Trecho deMaus,cortesia deArt Spiegelman

Segundo Martis, “o processo do deep-dreaming se parece com o processo de percepção de uma criança de 3 anos, regido pela livre associação". "O processo, em essência, produz algo completamente inesperado. Essas fusões do que parece ser a pele de um réptil com as imagens de Auschwitz e Dachau, feitas pelo programa, não são diferentes do que o meu cérebro tem que fazer ao fim do dia, um processo de livre associação para limpar a memória. O mundo, aparentemente, está completamente dessensibilizado para as coisas erradas: morte, violência, mutilação, sofrimento. Mas não para mamilos.”

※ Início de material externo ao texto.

[config.mk]
export PLATFORM = sky130hd
export DESIGN_NAME = ccff_chain_loader
export DESIGN_NICKNAME = d
export VERILOG_FILES = /design/src/rtl/ccff_chain_loader.sv
export SDC_FILE = /design/constraint.sdc
export NUM_CORES = 1
export LEC_CHECK = 0
export CAP_MARGIN = 20
export CORE_MARGIN = 3
export CORE_UTILIZATION = 50
export CTS_CLUSTER_DIAMETER = 60
export DETAILED_ROUTE_END_ITERATION = 16
export PLACE_DENSITY = 0.81
export SETUP_SLACK_MARGIN = 0.15
export SKIP_LAST_GASP = 1
export SLEW_MARGIN = 20
export SYNTH_ARGS = -nofsm -noshare
export SYNTH_HDL_FRONTEND = slang
export SYNTH_SLANG_ARGS = --single-unit
[constraint.sdc]
create_clock -name prog_clk -period 2.5 [get_ports prog_clk]
set_input_delay 0.5 -clock prog_clk [delete_from_list [all_inputs] [get_ports prog_clk]]
set_output_delay 0.5 -clock prog_clk [all_outputs]
set_load 0.01 [all_outputs]
[src/rtl/ccff_chain_loader.sv]
// ccff_chain_loader: serializes configuration words LSB-first onto a tile ccff chain, gating the chain clock.
// Define CCFF_LOADER_VERIFY_EN to add a CRC-8 readback pass that recirculates the chain after loading.

module ccff_chain_loader #(
    parameter int CHAIN_LEN = 19,
    parameter int WORD_W    = 8
) (
    input  logic              prog_clk,
    input  logic              pReset,
    input  logic              start,
    input  logic [WORD_W-1:0] word_in,
    input  logic              word_valid,
    output logic              word_ready,
    output logic              ccff_head,
    input  logic              ccff_tail,
    output logic              ccff_shift_en,
    output logic              busy,
    output logic              done,
    output logic              error
);
    // state    | meaning
    // S_IDLE   | waiting for start
    // S_LOAD   | accepting words and shifting bits into the chain
    // S_VERIFY | recirculating the chain through ccff_tail, CRC over readback
    // S_DONE   | one-cycle completion pulse
    localparam int NWORDS = (CHAIN_LEN + WORD_W - 1) / WORD_W;
    localparam int CNT_W  = $clog2(CHAIN_LEN + 1);
    localparam int REM_W  = $clog2(WORD_W + 1);
    localparam int WCNT_W = $clog2(NWORDS + 1);
    localparam logic [CNT_W-1:0]  CHAIN_LEN_C = CNT_W'(CHAIN_LEN);
    localparam logic [WCNT_W-1:0] NWORDS_C    = WCNT_W'(NWORDS);

    typedef enum logic [1:0] {
        S_IDLE   = 2'd0,
        S_LOAD   = 2'd1,
        S_VERIFY = 2'd2,
        S_DONE   = 2'd3
    } state_t;

    state_t              state_q, state_d;
    logic [CNT_W-1:0]    bit_cnt_q, bit_cnt_d;
    logic [REM_W-1:0]    rem_q, rem_d;
    logic [WORD_W-1:0]   sreg_q, sreg_d;
    logic [WCNT_W-1:0]   wcnt_q, wcnt_d;
    logic                head_q, head_d;
    logic                shift_en_q, shift_en_d;
    logic                issue;
    logic                issue_bit;
    int                  left_bits;
    int                  take_bits;

`ifdef CCFF_LOADER_VERIFY_EN
    logic [7:0]          crc_ld_q, crc_ld_d;
    logic [7:0]          crc_tl_q, crc_tl_d;
    logic [7:0]          tail_crc_next;
    logic [CNT_W-1:0]    vcnt_q, vcnt_d;
    logic                error_q, error_d;

    function automatic logic [7:0] crc8_step(input logic [7:0] crc, input logic din);
        logic fb;
        fb = crc[7] ^ din;
        return {crc[6:0], 1'b0} ^ (fb ? 8'h07 : 8'h00);
    endfunction
`else
    logic unused_tail;
    assign unused_tail = ccff_tail;
`endif

    always_ff @(posedge prog_clk or posedge pReset) begin
        if (pReset) state_q <= S_IDLE;
        else        state_q <= state_d;
    end

    always_comb begin
        state_d = state_q;
        case (state_q)
            S_IDLE: if (start) state_d = S_LOAD;
            S_LOAD: begin
                if (bit_cnt_q == CHAIN_LEN_C) begin
`ifdef CCFF_LOADER_VERIFY_EN
                    state_d = S_VERIFY;
`else
                    state_d = S_DONE;
`endif
                end
            end
`ifdef CCFF_LOADER_VERIFY_EN
            S_VERIFY: if (vcnt_q == '0) state_d = S_DONE;
`endif
            S_DONE: state_d = S_IDLE;
            default: state_d = S_IDLE;
        endcase
    end

    always_comb begin
        word_ready    = (state_q == S_LOAD) && (rem_q == '0) &&
                        (bit_cnt_q < CHAIN_LEN_C) && (wcnt_q < NWORDS_C);
        busy          = (state_q == S_LOAD) || (state_q == S_VERIFY);
        done          = (state_q == S_DONE);
        ccff_shift_en = shift_en_q;
        ccff_head     = head_q;
        error         = 1'b0;
`ifdef CCFF_LOADER_VERIFY_EN
        // Loopback keeps the chain contents intact while it is read out.
        if (state_q == S_VERIFY) ccff_head = ccff_tail;
        error = error_q;
`endif
    end

    always_comb begin
        bit_cnt_d  = bit_cnt_q;
        rem_d      = rem_q;
        sreg_d     = sreg_q;
        wcnt_d     = wcnt_q;
        head_d     = head_q;
        shift_en_d = 1'b0;
        issue      = 1'b0;
        issue_bit  = 1'b0;
        left_bits  = CHAIN_LEN - int'(bit_cnt_q);
        take_bits  = (left_bits < WORD_W) ? left_bits : WORD_W;
`ifdef CCFF_LOADER_VERIFY_EN
        crc_ld_d      = crc_ld_q;
        crc_tl_d      = crc_tl_q;
        vcnt_d        = vcnt_q;
        error_d       = error_q;
        tail_crc_next = crc8_step(crc_tl_q, ccff_tail);
`endif
        case (state_q)
            S_IDLE: begin
                if (start) begin
                    bit_cnt_d = '0;
                    rem_d     = '0;
                    sreg_d    = '0;
                    wcnt_d    = '0;
`ifdef CCFF_LOADER_VERIFY_EN
                    crc_ld_d  = '0;
                    crc_tl_d  = '0;
                    error_d   = 1'b0;
`endif
                end
            end
            S_LOAD: begin
                // rem counts bits still waiting behind the one currently on ccff_head.
                if (word_valid && word_ready) begin
                    issue     = 1'b1;
                    issue_bit = word_in[0];
                    sreg_d    = word_in >> 1;
                    rem_d     = REM_W'(take_bits - 1);
                    wcnt_d    = wcnt_q + 1'b1;
                end else if (rem_q != '0) begin
                    issue     = 1'b1;
                    issue_bit = sreg_q[0];
                    sreg_d    = sreg_q >> 1;
                    rem_d     = rem_q - 1'b1;
                end
                if (issue) begin
                    head_d     = issue_bit;
                    shift_en_d = 1'b1;
                    bit_cnt_d  = bit_cnt_q + 1'b1;
`ifdef CCFF_LOADER_VERIFY_EN
                    crc_ld_d   = crc8_step(crc_ld_q, issue_bit);
`endif
                end
`ifdef CCFF_LOADER_VERIFY_EN
                if (state_d == S_VERIFY) begin
                    shift_en_d = 1'b1;
                    vcnt_d     = CNT_W'(CHAIN_LEN - 1);
                end
`endif
            end
`ifdef CCFF_LOADER_VERIFY_EN
            S_VERIFY: begin
                crc_tl_d = tail_crc_next;
                if (vcnt_q != '0) begin
                    vcnt_d     = vcnt_q - 1'b1;
                    shift_en_d = 1'b1;
                end else begin
                    error_d = (tail_crc_next != crc_ld_q);
                end
            end
`endif
            default: ;
        endcase
    end

    always_ff @(posedge prog_clk or posedge pReset) begin
        if (pReset) begin
            bit_cnt_q  <= '0;
            rem_q      <= '0;
            sreg_q     <= '0;
            wcnt_q     <= '0;
            head_q     <= 1'b0;
            shift_en_q <= 1'b0;
`ifdef CCFF_LOADER_VERIFY_EN
            crc_ld_q   <= '0;
            crc_tl_q   <= '0;
            vcnt_q     <= '0;
            error_q    <= 1'b0;
`endif
        end else begin
            bit_cnt_q  <= bit_cnt_d;
            rem_q      <= rem_d;
            sreg_q     <= sreg_d;
            wcnt_q     <= wcnt_d;
            head_q     <= head_d;
            shift_en_q <= shift_en_d;
`ifdef CCFF_LOADER_VERIFY_EN
            crc_ld_q   <= crc_ld_d;
            crc_tl_q   <= crc_tl_d;
            vcnt_q     <= vcnt_d;
            error_q    <= error_d;
`endif
        end
    end

endmodule

; Yosys cells after proc, flatten, opt, wreduce, memory -nomap -nowiden
; Index checks and enable logic that the tools add are counted.
[op_classes]
n_reduce_logical = 14
addsub = 5
n_eq_ne = 9
muxes = 25
order_cmp = 3
[ops]
columns = cell, count
row1 = $mux 8, 3
row2 = $mux 4, 4
row3 = $pmux 8 s2, 1
row4 = $mux 5, 2
row5 = $pmux 5 s2, 1
row6 = $reduce_and 3->1, 3
row7 = $mux 2, 4
row8 = $pmux 2 s2, 2
row9 = $pmux 4 s2, 1
row10 = $mux 1, 7
row11 = $lt 6x5->1 const B, 1
row12 = $sub 5x5->6 const A, 1
row13 = $add 5x1->5 const B, 1
row14 = $eq 5x5->1 const B, 1
row15 = $lt 5x5->1 const B, 1
row16 = $eq 2x2->1 const B, 2
row17 = $logic_and 1x1->1, 4
row18 = $logic_not 4->1, 1
row19 = $ne 2x1->1 const B, 2
row20 = $ne 2x2->1 const B, 2
row21 = $reduce_and 2->1, 2
row22 = $reduce_bool 4->1, 1
row23 = $sub 4x1->4 const B, 1
row24 = $sub 4x2->4 const B, 1
row25 = 7 further kinds, 7
[totals]
input_bits = 13
elab_cells = 63
register_bits = 23
out_inout_bits = 6

; Logic depth before layout (Yosys ltp)
[depth]
depth_word = 9
mapped_depth = 8
depth_no_buf = 8

; Worst setup path before layout
; No wires, ideal clock.
[synth_timing]
path_type = register to register
start = reg bit_cnt_q[2]
end = reg rem_q[2]
path_slack_ns = 0.403
setup_ns = 0.116
required_time_ns = 2.384
path_stages_with_launch = 9
n_path_buf = 0
arrival_ns = 1.981
cell_sequence = dfrtp_1 -> inv_1 -> ha_1 -> ha_1 -> o21ai_0 -> nand2b_1 -> ha_1 -> xor2_1 -> o311ai_0
[synth_via]
elab_chain_len = 6
[synth_lines]
columns = element, line
row1 = "start, declared", 41  ; logic [CNT_W-1:0] bit_cnt_q, bit_cnt_d;
row2 = "start signal, assigned", 201  ; bit_cnt_q <= bit_cnt_d;
row3 = $sub 5x5->6 / $lt 5x5->1 (equally long branches), "119, 97"
row4 = $lt 6x5->1 / $logic_and 1x1->1 (equally long branches), "120, 96"
row5 = $mux 4 / $logic_and 1x1->1 (equally long branches), "120, 97"
row6 = $sub 4x2->4 / $logic_and 1x1->1 (equally long branches), "148, 144"
row7 = $mux 4 / $ne 3x1->1 (equally long branches), --
row8 = $pmux 4 s2 / $reduce_and 3->1 (equally long branches), --
row9 = "end signal, assigned", 202  ; rem_q <= rem_d;
row10 = "end, declared", 42  ; logic [REM_W-1:0] rem_q, rem_d;
; Several ways; a longest one is shown, not always the timed one.
; A chain may end at the register's enable or synchronous reset.

; Final worst setup path
[layout_timing]
start = reg bit_cnt_q[2]
end = out word_ready
[layout_via]
elab_chain_len = 3
[layout_lines]
columns = element, line
row1 = $lt 5x5->1, 97  ; (bit_cnt_q < CHAIN_LEN_C) && (wcnt_q < NWORDS_C);
row2 = $logic_and 1x1->1, 96  ; word_ready = (state_q == S_LOAD) && (rem_q == '0) &&
row3 = $logic_and 1x1->1, 97
row4 = "end, declared", 13  ; output logic word_ready,
; Every way passes these cells.

==> flow_summary.yaml <==
status:
  status: "finished, final reports clean"
synthesis:
  yosys_warnings: 0
  ys_top_cells_by_count: "dfrtp_1, nand2_1, ha_1, inv_1, nand3_1"
  syn_area_per_cell_um2: 10.09
  yosysTopAreaCellShare_pct: 38.16
  synthTopCellsByArea: "dfrtp_1, ha_1, mux2i_1"
  ys_types: 49
  syn_inst: 143
  async_reset_ff_share_pct: 100.0
  ys_ff_latch: 22
  yosys.area.top_type: "dfrtp_1"
  ys.flop_type: "dfrtp_1"
  synth_most_common_cell: "dfrtp_1"
  synth_edf_count: 0
  syn_area_um2: 1443
  syn_nets: 166
  synth-seq-area-share_pct: 38.16
die:
  start_util_pct: 55.22
  fp.dieW_um: 59.72
  dieArea_um2: 3566
  core-area_um2: 2613
  die_h_um: 59.72
  row_count: 18
  ios: 19
critical_path:
  crit_path_cell_trace: "inv_2 > ha_2 > ha_4 > mux2i_4 > and4b_1 > clkdlybuf4s15_2"
  r2r_start: "bit_cnt_q[2]$_DFFE_PP0P_"
  crit_slowest_cell: "dfrtp_1"
  start_kind: "flop"
  critPathRequiredTime_ns: 2.00
  r2r_cells: 8
  critPathKind: "reg -> out"
  crit_fanout: 3
  r2r_end: "rem_q[0]$_DFFE_PP0P_"
  rrSetupSlack_ns: 0.38
  critPathCaptureType: "output port"
  cpPeakStageDelay_ns: 0.41
  crit_arrival_ns: 1.81
drt:
  routedWlPerCell_um: 15.60
  drt_iter0_markers: 51
  ant_nets: 0
  vias: 1187
  drcViolationCount: 0
  drt_wl_total_um: 3088
  vias_per_cell: 5.995
  drtPass1Iterations: 4
global_routing:
  grt_max_degree: 23
  track_usage_pct: 18.48
  busiest_layer: "met2"
  use_met3_pct: 3.024
  use_met2_pct: 29.48
  gr-usage-met1_pct: 25.75
  antenna_found_initial: 0
  grt_pass1_wl_um: 5085
  gr-total-overflow: 0
  grt_pass1_vias: 1179
clock_tree:
  cts_buffers: 3
  cts_sinks: 22
  root_buffer: "clkbuf_4"
  ctsHoldBuffers: 0
  clk_path_buf_depth: 2
  htreeDepth: 1
  cts_tree: "done"
  clk_latency_ns: 0.32
  clk_pin_slew_worst_paths_ns: 0.13
sta:
  finalMaxSlewViolations: 0
  tightest_slew_ns: 0.5451
  fmax_ghz: 0.4324
  rsz0062_at_grt: "no"
  maxSlewHeadroom_pct: 62.62
  period_share_pct: 92.50
  skew_ns: 0.006194
  setup_viol: 0
  finalCriticalPeriod_ns: 2.312
  finalHoldViolCount: 0
  fin_setup_tns_ns: 0
cells_and_area:
  syn2layout_area_growth_pct: 21.25
  drive_above_1_share_pct: 15.48
  utilization_pct: 66.95
  multi_input_area_um2: 834.6
  n_fill_cell: 206
  antennaDiodeCount: 0
  register_area_um2: 550.5
  fin_nets: 192
flow_run:
  drv_cap: 0
place:
  dp_hpwl_um: 2207
  place_congestion: 0.8174
  io_buffer_count: 16
power:
  ir_drop_v: 0.0009167
  power_density_nw_per_um2: 1261
  power_mw: 2.205
  power.leakage_nw: 0.8227
worst_hold_path:
  hp-class: "in -> async"
flip-flops by register name (all words and copies together), names as in the netlist:
signal         cells
rem_q              4
ccff_shift_en      1
sreg_q             7
state_q            2
wcnt_q             2
ccff_head          1
bit_cnt_q          5
cell families (layout without fill, tap and decap cells):
family | count (synthesis) | in the layout | share of synthesized area [%]
other cells | 1 | 1 | 0.2599
simple gates | 48 | 48 | 18.56
compound gates | 34 | 34 | 19.52
flops | 22 | 22 | 38.16
mux | 11 | 11 | 8.586
fa+ha+maj | 10 | 10 | 8.673
buf+inv | 15 | 40 | 5.030
xor+xnor | 2 | 2 | 1.214
worst max-delay path: cells and delay by family (launching register included):
family	cells	cell delay [ns]
DFF	1	0.41
adders and majority gates	2	0.33
buffers and inverters	2	0.29
muxes	1	0.24
and+or+nand+nor	1	0.22
per-stage QoR:
| stage | worst slack (ns) | area [um2] | std cells | hold slack (ns) |
|---|---|---|---|---|
| finish | 0.1875 | 1749 | 198 | 0.5106 |
| global route | 0.1334 | 1749 | 198 | 0.5268 |
| CTS | 0.1809 | 1734 | 196 | 0.5094 |
| detailed placement | 0.1269 | 1658 | 191 | 0.4742 |
| global placement | 0.1853 | 1658 | 191 | 0.4721 |
| floorplan | 0.4034 | 1443 | 143 | 0.4559 |
worst max path at each step:
stage                     slack [ns]              endpoint  depth (start not counted)                startpoint
final                           0.19            word_ready                          6  bit_cnt_q[2]$_DFFE_PP0P_
after detailed placement        0.13            word_ready                          6  bit_cnt_q[3]$_DFFE_PP0P_
after global placement          0.19            word_ready                          6  bit_cnt_q[3]$_DFFE_PP0P_
after global routing            0.13            word_ready                          6  bit_cnt_q[2]$_DFFE_PP0P_
after CTS                       0.18            word_ready                          6  bit_cnt_q[2]$_DFFE_PP0P_
after floorplan                 0.40  rem_q[2]$_DFFE_PP0P_                          8  bit_cnt_q[2]$_DFFE_PP0P_
final cells by class:
class                      instances  area share [%]
clock buffer                       3           1.288
sequential                        22           31.47
inverter                          10           2.146
tap                               30           2.146
clock inverter                     1           1.717
timing repair buffer              26           13.52
multi-input combinational        106           47.71
where the power goes:
part	internal (mW)	switching (mW)
registers	0.492	0.128
clock network	0.162	0.115
logic	0.642	0.666
total	1.30	0.909
cell usage in the layout (no fill, tap or decap), types with 2 or more instances in the layout:
master	instances
inv_2	2
nand3_1	10
nor2_1	8
a211o_1	2
nor2b_1	2
nand2_1	11
nor3_1	2
o21ai_0	7
o211ai_1	2
and3_1	2
buf_4	10
nand2b_1	3
and2b_1	2
o2bb2ai_1	6
ha_1	8
clkbuf_4	3
clkdlybuf4s50_1	15
mux2i_1	9
dfrtp_1	22
inv_1	8
a32o_1	2
what timing repair did:
item,4_1_cts,5_1_grt
setup endpoints to repair,1,1
pin swaps,0,1
resized for setup,7,1
setup buffers,1,2
routing by layer:
layer  vias to the layer above  routed length [um]
met5                         -                   0
met4                         0                  52
met3                         6                 115
met2                        28                1460
met1                       576                1460
li1                        577                   -
No activity file was read; power rests on OpenSTA's default activity.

Independentemente dos argumentos quanto à visão da sociedade do que é e o que não é tabu, os debates sobre a exploração do trauma ainda são calorosos. É só lembrar do caso recente da repórter e do cameraman da Virginia que foram mortos a tiros em uma transmissão ao vivo, ou as hordas de refugiados sírios – imagens destas vítimas se espalham pelas redes sociais e, em alguns casos, são tiradas de contexto e transformadas em memes. Os mais céticos questionam a necessidade de se apresentar esses traumas em plataformas públicas: “isso é de ajuda para a causa? O que essas imagens nos dizem sobre o mundo?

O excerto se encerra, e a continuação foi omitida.